<file path="config.mk">
export PLATFORM = sky130hd
export DESIGN_NAME = month_calendar_grid
export DESIGN_NICKNAME = d
export VERILOG_FILES = /design/src/hdl/mcg_pkg.sv /design/src/hdl/month_calendar_grid.sv
export VERILOG_INCLUDE_DIRS = /design/src /design/src/hdl
export SDC_FILE = /design/constraint.sdc
export NUM_CORES = 1
export LEC_CHECK = 0
export ABC_AREA = 1
export BUFFER_PORTS_ARGS = -buffer_cell sky130_fd_sc_hd__buf_2
export CAP_MARGIN = 10
export CORE_AREA = 5 5 240 149
export DETAILED_ROUTE_END_ITERATION = 10
export DIE_AREA = 0 0 245 154
export RECOVER_POWER = 50
export SYNTH_ARGS = -nofsm -noshare
export SYNTH_HDL_FRONTEND = slang
export SYNTH_SLANG_ARGS = --single-unit
</file>
<file path="constraint.sdc">
create_clock -name clk_i -period 11.1 [get_ports clk_i]
set_clock_uncertainty 0.05 [all_clocks]
set_input_delay 1.11 -clock clk_i [delete_from_list [all_inputs] [get_ports clk_i]]
set_output_delay 1.11 -clock clk_i [all_outputs]
set_load 0.1 [all_outputs]
</file>
<file path="src/hdl/month_calendar_grid_macros.svh">
// Assertion macros for the month calendar grid block.
// Included by the top level; expects clk_i and rst_ni in scope.
`ifndef MONTH_CALENDAR_GRID_MACROS_SVH
`define MONTH_CALENDAR_GRID_MACROS_SVH

// Checks that the consequent holds in the same cycle as the antecedent.
`define MCG_ASSERT_NOW(label, ante, cons, msg) \
  label: assert property (@(posedge clk_i) disable iff (!rst_ni) (ante) |-> (cons)) \
    else $error(msg);

// Checks that the consequent holds in the cycle after the antecedent.
`define MCG_ASSERT_NEXT(label, ante, cons, msg) \
  label: assert property (@(posedge clk_i) disable iff (!rst_ni) (ante) |=> (cons)) \
    else $error(msg);

`endif

</file>
<file path="src/hdl/mcg_pkg.sv">
// Package for the month calendar grid: constants, microcode types and tables.
// Depends on nothing; used by month_calendar_grid.
`default_nettype none

package mcg_pkg;

  localparam int BASE_YEAR  = 1583;
  localparam int END_YEAR   = 4040;
  localparam int GRID_WIDTH = 7;
  localparam int BASE_WDAY  = 6;

  localparam logic [11:0] BASE_YEAR_W = 12'(BASE_YEAR);
  localparam logic [11:0] END_YEAR_W  = 12'(END_YEAR);
  localparam logic [12:0] BASE_YEAR_X = 13'(BASE_YEAR);
  localparam logic [12:0] LEAP_BASE   =
    13'((BASE_YEAR - 1) / 4 - (BASE_YEAR - 1) / 100 + (BASE_YEAR - 1) / 400);
  localparam logic [3:0]  MONTH_MAX   = 4'd11;
  localparam logic [2:0]  COL_LAST    = 3'(GRID_WIDTH - 1);
  localparam logic [3:0]  BASE_WDAY_W = 4'(BASE_WDAY);
  localparam logic [3:0]  SEVEN       = 4'd7;

  localparam logic [24:0] RECIP100    = 25'd5243;
  localparam int          RECIP_SHIFT = 19;
  localparam logic [6:0]  HUNDRED     = 7'd100;

  typedef logic [3:0] step_t;

  localparam step_t STEP_WAIT = 4'd0;
  localparam step_t STEP_MULA = 4'd1;
  localparam step_t STEP_MULB = 4'd2;
  localparam step_t STEP_MULC = 4'd3;
  localparam step_t STEP_LEAP = 4'd4;
  localparam step_t STEP_SUM  = 4'd5;
  localparam step_t STEP_FLD0 = 4'd6;
  localparam step_t STEP_FLD1 = 4'd7;
  localparam step_t STEP_COL  = 4'd8;
  localparam step_t STEP_EMIT = 4'd9;

  typedef enum logic [3:0] {
    OP_WAIT, OP_MULA, OP_MULB, OP_MULC, OP_LEAP, OP_SUM, OP_FOLD, OP_COL, OP_EMIT
  } op_e;

  typedef enum logic [1:0] {
    COND_ALWAYS, COND_START, COND_LAST
  } cond_e;

  typedef struct packed {
    op_e   op;
    cond_e cond;
    step_t target;
  } ctrl_t;

  // Each word either jumps to its target when its condition holds or stays put.
  function automatic ctrl_t ucode(input step_t step);
    ctrl_t w;
    unique case (step)
      STEP_WAIT: w = '{op: OP_WAIT, cond: COND_START,  target: STEP_MULA};
      STEP_MULA: w = '{op: OP_MULA, cond: COND_ALWAYS, target: STEP_MULB};
      STEP_MULB: w = '{op: OP_MULB, cond: COND_ALWAYS, target: STEP_MULC};
      STEP_MULC: w = '{op: OP_MULC, cond: COND_ALWAYS, target: STEP_LEAP};
      STEP_LEAP: w = '{op: OP_LEAP, cond: COND_ALWAYS, target: STEP_SUM};
      STEP_SUM:  w = '{op: OP_SUM,  cond: COND_ALWAYS, target: STEP_FLD0};
      STEP_FLD0: w = '{op: OP_FOLD, cond: COND_ALWAYS, target: STEP_FLD1};
      STEP_FLD1: w = '{op: OP_FOLD, cond: COND_ALWAYS, target: STEP_COL};
      STEP_COL:  w = '{op: OP_COL,  cond: COND_ALWAYS, target: STEP_EMIT};
      STEP_EMIT: w = '{op: OP_EMIT, cond: COND_LAST,   target: STEP_WAIT};
      default:   w = '{op: OP_WAIT, cond: COND_ALWAYS, target: STEP_WAIT};
    endcase
    return w;
  endfunction

  // Days before the month in a common year, modulo 7.
  function automatic logic [2:0] month_offset(input logic [3:0] month);
    logic [2:0] r;
    case (month)
      4'd0:    r = 3'd0;
      4'd1:    r = 3'd3;
      4'd2:    r = 3'd3;
      4'd3:    r = 3'd6;
      4'd4:    r = 3'd1;
      4'd5:    r = 3'd4;
      4'd6:    r = 3'd6;
      4'd7:    r = 3'd2;
      4'd8:    r = 3'd5;
      4'd9:    r = 3'd0;
      4'd10:   r = 3'd3;
      4'd11:   r = 3'd5;
      default: r = 3'd0;
    endcase
    return r;
  endfunction

  function automatic logic [4:0] month_length(input logic [3:0] month, input logic leap);
    logic [4:0] r;
    case (month)
      4'd1:                       r = leap ? 5'd29 : 5'd28;
      4'd3, 4'd5, 4'd8, 4'd10:    r = 5'd30;
      default:                    r = 5'd31;
    endcase
    return r;
  endfunction

endpackage

`default_nettype wire

</file>
<file path="src/hdl/month_calendar_grid.sv">
// Month calendar grid: a small microcoded sequencer over a plain datapath.
// Depends on mcg_pkg and month_calendar_grid_macros.svh.
//
// Usage: a transaction on the input channel carries a year and a month index
// (0 is January). The block answers with one output transaction per day of
// that month, giving the day number, its grid row and its weekday column
// (0 is Sunday), with last_day_o set on the final day. Years outside 1583 to
// 4040 are clamped to that range. A month index above 11 is accepted and
// produces no output.
// Sequence: the control steps MULA, MULB, MULC, LEAP, SUM, FLD0, FLD1 and COL
// run before the first day is offered, three of them on the shared reciprocal
// multiplier that splits the year by 100 and 400. After that the emit step
// offers one day per cycle while the receiver does not stall. Input stall
// is high whenever the step counter is off its wait step, so one request is
// in flight at a time.
// A receiver stall holds the output register and freezes the emit step.
// Reset clears the step counter and the output valid; no memory needs a
// clearing pass.
`default_nettype none

module month_calendar_grid
  import mcg_pkg::*;
(
  input  wire logic        clk_i,
  input  wire logic        rst_ni,
  input  wire logic        in_valid_i,
  output logic             in_stall_o,
  input  wire logic [11:0] year_i,
  input  wire logic [3:0]  month_i,
  output logic             out_valid_o,
  input  wire logic        out_stall_i,
  output logic [4:0]       day_number_o,
  output logic [2:0]       week_row_o,
  output logic [2:0]       weekday_column_o,
  output logic             last_day_o
);

  step_t       step_q, step_d;
  ctrl_t       ctrl;
  logic        cond_ok;
  logic        emit_fire;
  logic        is_last;

  logic [11:0] yr_q, yr_d;
  logic [3:0]  mon_q, mon_d;
  logic [24:0] prod_q, prod_d;
  logic [5:0]  q100_q, q100_d;
  logic [5:0]  q400_q, q400_d;
  logic        leap_q, leap_d;
  logic [11:0] tot_q, tot_d;
  logic [4:0]  day_q, day_d;
  logic [4:0]  len_q, len_d;
  logic [2:0]  row_q, row_d;
  logic [2:0]  col_q, col_d;

  logic        out_valid_q, out_valid_d;
  logic [4:0]  out_day_q;
  logic [2:0]  out_row_q;
  logic [2:0]  out_col_q;
  logic        out_last_q;

  logic [11:0] yr_m1;
  logic [5:0]  q100y;
  logic [12:0] hund_y;
  logic        div100;
  logic [12:0] base_sum;
  logic [3:0]  rem7;
  logic [3:0]  wday;

  assign ctrl       = ucode(step_q);
  assign in_stall_o = (ctrl.op != OP_WAIT);
  assign emit_fire  = (ctrl.op == OP_EMIT) && (!out_valid_q || !out_stall_i);
  assign is_last    = (day_q == len_q);

  always_comb begin
    case (ctrl.cond)
      COND_START:  cond_ok = in_valid_i && (month_i <= MONTH_MAX);
      COND_LAST:   cond_ok = emit_fire && is_last;
      default:     cond_ok = 1'b1;
    endcase
    step_d = cond_ok ? ctrl.target : step_q;
  end

  assign yr_m1    = yr_q - 12'd1;
  assign q100y    = prod_q[RECIP_SHIFT +: 6];
  assign hund_y   = 13'(q100y * HUNDRED);
  assign div100   = (hund_y == {1'b0, yr_q});
  assign base_sum = {1'b0, yr_q} - BASE_YEAR_X + {3'b0, yr_m1[11:2]}
                    - {7'b0, q100_q} + {7'b0, q400_q} - LEAP_BASE;
  assign rem7     = (tot_q[3:0] >= SEVEN) ? (tot_q[3:0] - SEVEN) : tot_q[3:0];
  assign wday     = rem7 + BASE_WDAY_W;

  always_comb begin
    yr_d   = yr_q;
    mon_d  = mon_q;
    prod_d = prod_q;
    q100_d = q100_q;
    q400_d = q400_q;
    leap_d = leap_q;
    tot_d  = tot_q;
    day_d  = day_q;
    len_d  = len_q;
    row_d  = row_q;
    col_d  = col_q;
    unique case (ctrl.op)
      OP_WAIT: begin
        if (year_i < BASE_YEAR_W) begin
          yr_d = BASE_YEAR_W;
        end else if (year_i > END_YEAR_W) begin
          yr_d = END_YEAR_W;
        end else begin
          yr_d = year_i;
        end
        mon_d = month_i;
      end
      OP_MULA: prod_d = {13'b0, yr_m1} * RECIP100;
      OP_MULB: begin
        q100_d = prod_q[RECIP_SHIFT +: 6];
        prod_d = {15'b0, yr_m1[11:2]} * RECIP100;
      end
      OP_MULC: begin
        q400_d = prod_q[RECIP_SHIFT +: 6];
        prod_d = {13'b0, yr_q} * RECIP100;
      end
      OP_LEAP: begin
        leap_d = (yr_q[1:0] == 2'b00) && (!div100 || (q100y[1:0] == 2'b00));
        tot_d  = base_sum[11:0];
      end
      OP_SUM: begin
        tot_d = tot_q + {9'b0, month_offset(mon_q)}
                + {11'b0, leap_q && (mon_q >= 4'd2)};
      end
      OP_FOLD: begin
        tot_d = {7'b0, {2'b0, tot_q[2:0]} + {2'b0, tot_q[5:3]}
                       + {2'b0, tot_q[8:6]} + {2'b0, tot_q[11:9]}};
      end
      OP_COL: begin
        col_d = (wday >= SEVEN) ? 3'(wday - SEVEN) : wday[2:0];
        row_d = 3'd0;
        day_d = 5'd1;
        len_d = month_length(mon_q, leap_q);
      end
      OP_EMIT: begin
        if (emit_fire) begin
          day_d = day_q + 5'd1;
          if (col_q == COL_LAST) begin
            col_d = 3'd0;
            row_d = row_q + 3'd1;
          end else begin
            col_d = col_q + 3'd1;
          end
        end
      end
      default: ;
    endcase
  end

  always_comb begin
    if (emit_fire) begin
      out_valid_d = 1'b1;
    end else if (!out_stall_i) begin
      out_valid_d = 1'b0;
    end else begin
      out_valid_d = out_valid_q;
    end
  end

  always_ff @(posedge clk_i or negedge rst_ni) begin
    if (!rst_ni) begin
      step_q      <= STEP_WAIT;
      out_valid_q <= 1'b0;
    end else begin
      step_q      <= step_d;
      out_valid_q <= out_valid_d;
    end
  end

  always_ff @(posedge clk_i) begin
    yr_q   <= yr_d;
    mon_q  <= mon_d;
    prod_q <= prod_d;
    q100_q <= q100_d;
    q400_q <= q400_d;
    leap_q <= leap_d;
    tot_q  <= tot_d;
    day_q  <= day_d;
    len_q  <= len_d;
    row_q  <= row_d;
    col_q  <= col_d;
    if (emit_fire) begin
      out_day_q  <= day_q;
      out_row_q  <= row_q;
      out_col_q  <= col_q;
      out_last_q <= is_last;
    end
  end

  assign out_valid_o      = out_valid_q;
  assign day_number_o     = out_day_q;
  assign week_row_o       = out_row_q;
  assign weekday_column_o = out_col_q;
  assign last_day_o       = out_last_q;

`include "month_calendar_grid_macros.svh"

  `MCG_ASSERT_NOW(a_cell_range, out_valid_o, (day_number_o != 5'd0) && (week_row_o <= 3'd5) && (weekday_column_o <= COL_LAST), "Grid cell out of range.")
  `MCG_ASSERT_NOW(a_last_len, out_valid_o && last_day_o, day_number_o >= 5'd28, "Month ended before day 28.")
  `MCG_ASSERT_NEXT(a_keep_emit, out_valid_o && !out_stall_i && !last_day_o, (step_q == STEP_EMIT) || last_day_o, "Sequencer left emit step before the last day.")

endmodule

`default_nettype wire
</file>
==> results.json, run 1 <==
{
  "clock_sinks": 80,
  "dr.pass1.iters": 5,
  "drc": 0,
  "ys.flop_type": "edfxtp_1",
  "setup_tns_ns": 0,
  "htree_levels": 3,
  "violations": "max-capacitance violations, max-slew violations",
  "initial_utilization_pct": 39.5,
  "r2r_cells": 24,
  "end_kind": "register",
  "die-area_um2": 37700,
  "ant_nets": 0,
  "diodes": 0,
  "rsz0062_at_grt": "no",
  "num-fill-cells": 3349,
  "grt_use_total_pct": 18.7,
  "fin_ws_ns": 4.18,
  "cts.path.max_buffers": 2,
  "antenna_found_initial": 1,
  "crit_type": "register to register",
  "start_kind": "register",
  "syn_area_um2": 13100,
  "detail_route.iter0.violations": 935,
  "avgRoutedWirePerCell_um": 17.0,
  "status": "complete, but fails checks",
  "cts_made_buffers": 9,
  "ys_seq_area_share_pct": 17.9,
  "cts_resized": 0,
  "core_area_um2": 33200,
  "ys_warn_count": 0,
  "r2r_setup_slack_ns": 4.18,
  "synth.area.top_cells": "ha_1 24%, fa_1 18%, edfxtp_1 16%, inv_1 10%, nand2_1 8.3%",
  "arrival_ns": 7.00,
  "ios": 34,
  "syn2layout_area_growth_pct": 7.40,
  "period_minus_slack_ns": 6.92,
  "routed_wl_mm": 35.1,
  "post-route-period-util_pct": 62.3,
  "fp-row-count": 52,
  "crit_fanout": 10,
  "hold_violations": 0,
  "cts_root_buf": "clkbuf_16",
  "synth.top_cell.area_share_pct": 24.2,
  "cp_data_required_time_ns": 11.18,
  "clk_pin_slew_ns": 0.08,
  "portBuffers": 33,
  "cap_violations": 1,
  "timing.slew.headroom_pct": -34.5,
  "place_inst": 2049,
  "insertion_delay_ns": 0.37,
  "cts_setup_buffers": 0,
  "dp_hpwl_mm": 30.7,
  "dp_slack_ns": 4.29,
  "via_count": 10700,
  "stdcell_count": 2065,
  "fp.dieW_um": 245,
  "max_freq_ghz": 0.145,
  "tightest_slew_ns": 2.01,
  "first_global_vias": 10000,
  "final-setup-viol-count": 0,
  "avgSynthCellArea_um2": 8.30,
  "grt_pass1_wl_mm": 55.7,
  "synth.net_count": 1975,
  "grt_overflow": 0,
  "drive_gt1_share_pct": 4.96,
  "synth_largest_area_cell": "ha_1",
  "holdBufCountCts": 0,
  "gp_congestion": 0.987,
  "cts_tree": "built",
  "async_flop_share_pct": 6.25,
  "synthDistinctLibCells": 46,
  "vias_per_cell": 5.17,
  "synthCells": 1580,
  "hp-class": "register to register",
  "maxSlewViolCount": 25,
  "grt_max_degree": 25,
  "synth_edf_count": 72,
  "nets": 2023,
  "die_y_um": 154,
  "ys_ff_latch": 80,
  "hold_depth": 0
}
cells in the final DEF (no fill, tap or decap), types with 27 or more instances in the layout:
cell type,netlist,layout
inv_1,353,355
o21ai_0,50,51
nor2_1,89,91
fa_1,121,121
xor2_1,27,27
ha_1,254,254
nand2_1,290,290
nand3_1,87,89
nand4_1,28,28
edfxtp_1,72,72
a21oi_1,71,71
layer usage:
layer  vias to the layer above  routed length (µm)  track usage (%)
met5                         -                   0                0
met1                      5119               18700             31.2
li1                       5199                   -                -
met3                        17                3020             4.75
met2                       337               13100             24.3
met4                         0                 248             2.40
synthesized netlist by cell type (4+ instances only):
cell	number
inv_1	353
nand2_1	290
ha_1	254
fa_1	121
nor2_1	89
nand3_1	87
edfxtp_1	72
a21oi_1	71
o21ai_0	50
nand4_1	28
xor2_1	27
nor3_1	16
o21bai_1	9
a21o_1	8
inv_2	8
xnor2_1	8
a21boi_0	7
o211ai_1	7
a31oi_1	6
o21ai_1	6
or2_2	6
dfrtp_1	5
nand2_4	5
o21ai_2	5
nand3b_1	4
worst paths after layout:
path                            startpoint       endpoint
worst max-delay path               yr_q[2]     prod_q[24]
worst min-delay path              row_q[2]  week_row_o[2]
worst max register to register     yr_q[2]     prod_q[24]
worst min register to register    row_q[2]  week_row_o[2]
max in group asynchronous           rst_ni    out_valid_o
min in group asynchronous           rst_ni      step_q[1]
layout make-up:
cell class | instances | area [µm²] | share of cell area (%)
clock inverters | 7 | 61.3 | 0.435
repair buffers | 39 | 198 | 1.40
multi-input cells | 1136 | 9350 | 66.4
well taps | 432 | 541 | 3.84
clock buffers | 9 | 225 | 1.60
flip-flops and latches | 80 | 2350 | 16.7
inverters | 362 | 1360 | 9.67
flip-flops by register name, summed over array words and instances (netlist names), named ones only:
| signal | flops |
|---|---|
| tot_q | 12 |
| out_valid_o | 1 |
| step_q | 4 |
| day_number_o | 5 |
| row_q | 3 |
| week_row_o | 3 |
| yr_q | 12 |
| q400_q | 6 |
| weekday_column_o | 3 |
| last_day_o | 1 |
| col_q | 3 |
| len_q | 2 |
| q100_q | 6 |
| mon_q | 4 |
| prod_q | 6 |
| day_q | 5 |
| leap_q | 1 |
per-stage QoR:
stage | instance area, µm² | utilization [%] | hold slack [ns]
2_1_floorplan | 13100 | - | 0.381
3_3_place_gp | 13900 | 41.8 | 0.393
3_5_place_dp | 13900 | 41.8 | 0.409
4_1_cts | 14100 | 42.6 | 0.427
5_1_grt | 14100 | 42.4 | 0.449
6_report | 14100 | 42.4 | 0.426
cells by family after synthesis:
kind of cell               Yosys count  share of synthesized area, %
AOI/OAI and AO/OA                  183                          8.17
xor gates and xnor gates            35                          2.34
adders and majority gates          375                          42.7
buffers and inverters              364                          10.4
DFF                                 80                          17.9
and+or+nand+nor                    543                          18.4
critical path: stages, from the launching register on:
cell and delay [ns]:
edfxtp_1 0.69, inv_1 0.28, ha_1 0.25, nand2_1 0.07, nand2_1 0.13, a21boi_1 0.24
nand3_1 0.14, xor2_1 0.49, inv_1 0.22, fa_1 0.57, fa_1 0.52, inv_1 0.06
fa_1 0.53, inv_1 0.08, fa_1 0.52, fa_1 0.55, inv_1 0.06, ha_1 0.37
a21o_1 0.22, nor2_1 0.14, o21bai_1 0.08, a21oi_1 0.16, nand3_1 0.09, nand3_1 0.11
nand2_1 0.06
Power of run 1 is not shown: default switching activity piles up to over one toggle a cycle in this logic, so the estimate is an artifact.
==> run 2, diff against run 1 <==
Settings changed: ABC_AREA 1 to 0, CORE_AREA 5 5 240 149 to 5 5 230 143, DIE_AREA 0 0 245 154 to 0 0 235 148.
Clock period 11.1 ns to 6.5 ns, I/O delays scaled along.
==> run 2 against run 1 <==
  * The run now ends clean
  * Maximum frequency grew 8.3%
  * First-iteration DRC count decreased by 34%
  * Synthesized cell count shrank 24%
  * Critical path type unchanged
  * Via count shrank 20%
  * Sequential share of layout area grew 0.88 points
  * Die area shrank 7.8%
  * Sequential cell count unchanged
  * Non-clock buffer count grew 38
  * Area after synthesis decreased by 8.3%
  * Count of clock-buffer cells in the layout up 2
==> results.json, run 2 <==
{
  "synth.top_cell.area_share_pct": 26.4,
  "dr.pass1.iters": 5,
  "stdcell_count": 1693,
  "cts.path.max_buffers": 2,
  "cp_data_required_time_ns": 6.55,
  "ys_warn_count": 0,
  "cts_tree": "built",
  "synth_edf_count": 72,
  "timing.slew.headroom_pct": 20.7,
  "dpl-instance-area_um2": 12900,
  "holdBufCountCts": 0,
  "routed_wl_mm": 29.8,
  "ios": 34,
  "reg_top3": "tot_q: 12 flops, yr_q: 12 flops",
  "die_y_um": 148,
  "cts_root_buf": "clkbuf_16",
  "fin_ws_ns": 0.115,
  "via_count": 8520,
  "ys_ff_latch": 80,
  "dp_slack_ns": -0.277,
  "htree_levels": 3,
  "place_inst": 1672,
  "detail_route.iter0.violations": 613,
  "num-fill-cells": 2932,
  "fp-row-count": 50,
  "maxSlewViolCount": 0,
  "first_global_vias": 8348,
  "grt_pass1_wl_mm": 47.4,
  "synthCells": 1199,
  "grt_overflow": 0,
  "vias_per_cell": 5.03,
  "gp_congestion": 0.920,
  "drive_gt1_share_pct": 8.30,
  "multi_input_area_um2": 8720,
  "clk_pin_slew_ns": 0.06,
  "avgRoutedWirePerCell_um": 17.6,
  "r2r_setup_slack_ns": 0.12,
  "seq_area_um2": 2350,
  "crit_path_start": "yr_q[1]",
  "postLayoutCellArea_um2": 13400,
  "crit_fanout": 4,
  "dp_hpwl_mm": 26.1,
  "synth.area.top_cells": "ha_1 26%, fa_1 20%, edfxtp_1 18%, inv_1 8.2%, xnor2_1 2.8%",
  "tightest_slew_ns": 1.19,
  "insertion_delay_ns": 0.35,
  "avgSynthCellArea_um2": 10.0,
  "nets": 1667,
  "layout_common_cells": "262 x inv_1, 253 x ha_1, 119 x fa_1, 72 x edfxtp_1, 52 x nand2_1",
  "final_common_cell": "inv_1",
  "post-route-period-util_pct": 98.2,
  "fp.dieW_um": 235,
  "final-setup-viol-count": 0,
  "syn_area_um2": 12000,
  "whs_ns": 0.0948,
  "ant_nets": 0,
  "antenna_found_initial": 3,
  "start_kind": "register",
  "core_area_um2": 30600,
  "hold_violations": 0,
  "synthDistinctLibCells": 76,
  "yosys-top-cells-count": "262 x inv_1, 254 x ha_1, 121 x fa_1, 72 x edfxtp_1, 53 x nand2_1",
  "drc": 0,
  "portBuffers": 33,
  "yosysMostFrequentCell": "inv_1",
  "grt_max_degree": 17,
  "initial_utilization_pct": 39.3,
  "diodes": 0,
  "ys.flop_type": "edfxtp_1",
  "ys_seq_area_share_pct": 19.5,
  "max_freq_ghz": 0.157,
  "arrival_ns": 6.44,
  "async_flop_share_pct": 6.25,
  "grt_use_total_pct": 17.5,
  "die-area_um2": 34800,
  "hp-class": "input pin to async pin",
  "period_minus_slack_ns": 6.38,
  "synth.net_count": 1594,
  "cts_made_buffers": 9,
  "status": "completed",
  "timing.rr.start": "yr_q[1]",
  "synth_largest_area_cell": "ha_1",
  "syn2layout_area_growth_pct": 11.3,
  "cap_violations": 0,
  "end_kind": "register",
  "clock_sinks": 80,
  "crit_type": "register to register"
}
run 2: cell types whose count changed after synthesis, sizes merged, moves of 23 or more:
| cell | before | now |
|---|---|---|
| nand2 | 297 | 53 |
| inv | 362 | 263 |
| nand3 | 89 | 24 |
| nor2 | 95 | 42 |
| xnor2 | 8 | 40 |
| o21ai | 62 | 34 |
| a21oi | 72 | 47 |
| nand4 | 28 | 5 |
run 2: kinds of logic (layout without fill, tap and decap cells):
family          count (synthesis)  in the layout  synth area share [%]
flops                          80             80                  19.5
fa+ha+maj                     375            375                  46.6
xor+xnor                       68             68                  5.02
compound gates                188            188                  10.6
buf+inv                       278            356                  8.92
simple gates                  200            200                  8.46
mux                            10             10                 0.854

━━━

● **YOUR OBJECTIVE**:
Retype only the lines above between the line with "row_d = 3'd0;" and the line with "row_d = row_q + 3'd1;", counting those two lines as well, and keep every character as it is.

● **ANSWER FOR THE TASK**:
        row_d = 3'd0;
        day_d = 5'd1;
        len_d = month_length(mon_q, leap_q);
      end
      OP_EMIT: begin
        if (emit_fire) begin
          day_d = day_q + 5'd1;
          if (col_q == COL_LAST) begin
            col_d = 3'd0;
            row_d = row_q + 3'd1;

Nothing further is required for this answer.